D: Yaël, down in the longleaf pine forests of the Southeastern U.S. lives a reptile known for saving its neighbors’ lives. It’s the gopher tortoise, and in Florida and nearby states this tortoise digs burrows that act as shelters for over 350 other species.
Y: Don, the gopher tortoise earned its name because its uses shovel-shaped front legs to dig deep below-ground, creating burrows that protect itself and other animals from summer heat, winter cold, and roving predators. And when fires break out in these forests, animals living at ground level can find quick refuge in these burrows.

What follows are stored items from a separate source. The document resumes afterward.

**config.mk**
```make
export PLATFORM = sky130hd
export DESIGN_NAME = color_tracker_top
export DESIGN_NICKNAME = d
export VERILOG_FILES = /design/src/verilog/tracker_pkg.sv /design/src/verilog/camera_pixel_capture.sv /design/src/verilog/chroma_threshold.sv /design/src/verilog/centroid_accumulator.sv /design/src/verilog/telemetry_timer.sv /design/src/verilog/telemetry_fsm.sv /design/src/verilog/uart_tx.sv /design/src/verilog/color_tracker_top.sv
export VERILOG_INCLUDE_DIRS = /design/src /design/src/verilog
export SDC_FILE = /design/constraint.sdc
export NUM_CORES = 1
export LEC_CHECK = 0
export ABC_AREA = 1
export BUFFER_PORTS_ARGS = -buffer_cell sky130_fd_sc_hd__buf_2
export CAP_MARGIN = 10
export CORE_MARGIN = 4
export CORE_UTILIZATION = 35
export CTS_BUF_LIST = sky130_fd_sc_hd__clkbuf_8
export CTS_CLUSTER_DIAMETER = 150
export DETAILED_ROUTE_END_ITERATION = 7
export HOLD_SLACK_MARGIN = 0.08
export SYNTH_ARGS = -nofsm -noshare
export SYNTH_HDL_FRONTEND = slang
export SYNTH_SLANG_ARGS = --single-unit
```
**constraint.sdc**
```tcl
create_clock -name clk_camera -period 7.4 [get_ports clk_camera]
set_input_delay 0.74 -clock clk_camera [delete_from_list [all_inputs] [get_ports clk_camera]]
set_output_delay 0.74 -clock clk_camera [all_outputs]
set_load 0.005 [all_outputs]
```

D: For millennia, periodic fires have maintained the open understory of the longleaf pine forests—that’s the area near the ground where tortoises and other animals nest and dwell. Without these fires, the understory would be choked by the encroaching weedy shrubs that block the sunlight and overrun other vegetation.
Y: The gopher tortoise doesn’t seem to mind sharing its abode with other animals seeking a hideout. That includes rattlesnakes, eastern indigo snakes, gopher frogs, burrowing owls, and many small invertebrates. After all, the tortoise’s hard shell protects it from any danger posed by its guests.
D: Its service makes the gopher tortoise what we call a keystone species, which means a decline in its population impacts the whole ecosystem. The region’s original 90 million acres of longleaf pine forests has dwindled by 97%, threatening the gopher tortoise populations and the many populations dependent on them.
Y: But forest managers in Florida and other states are using managed fires to clear overgrowth, which allows grasses to come back and provides space for basking and nesting.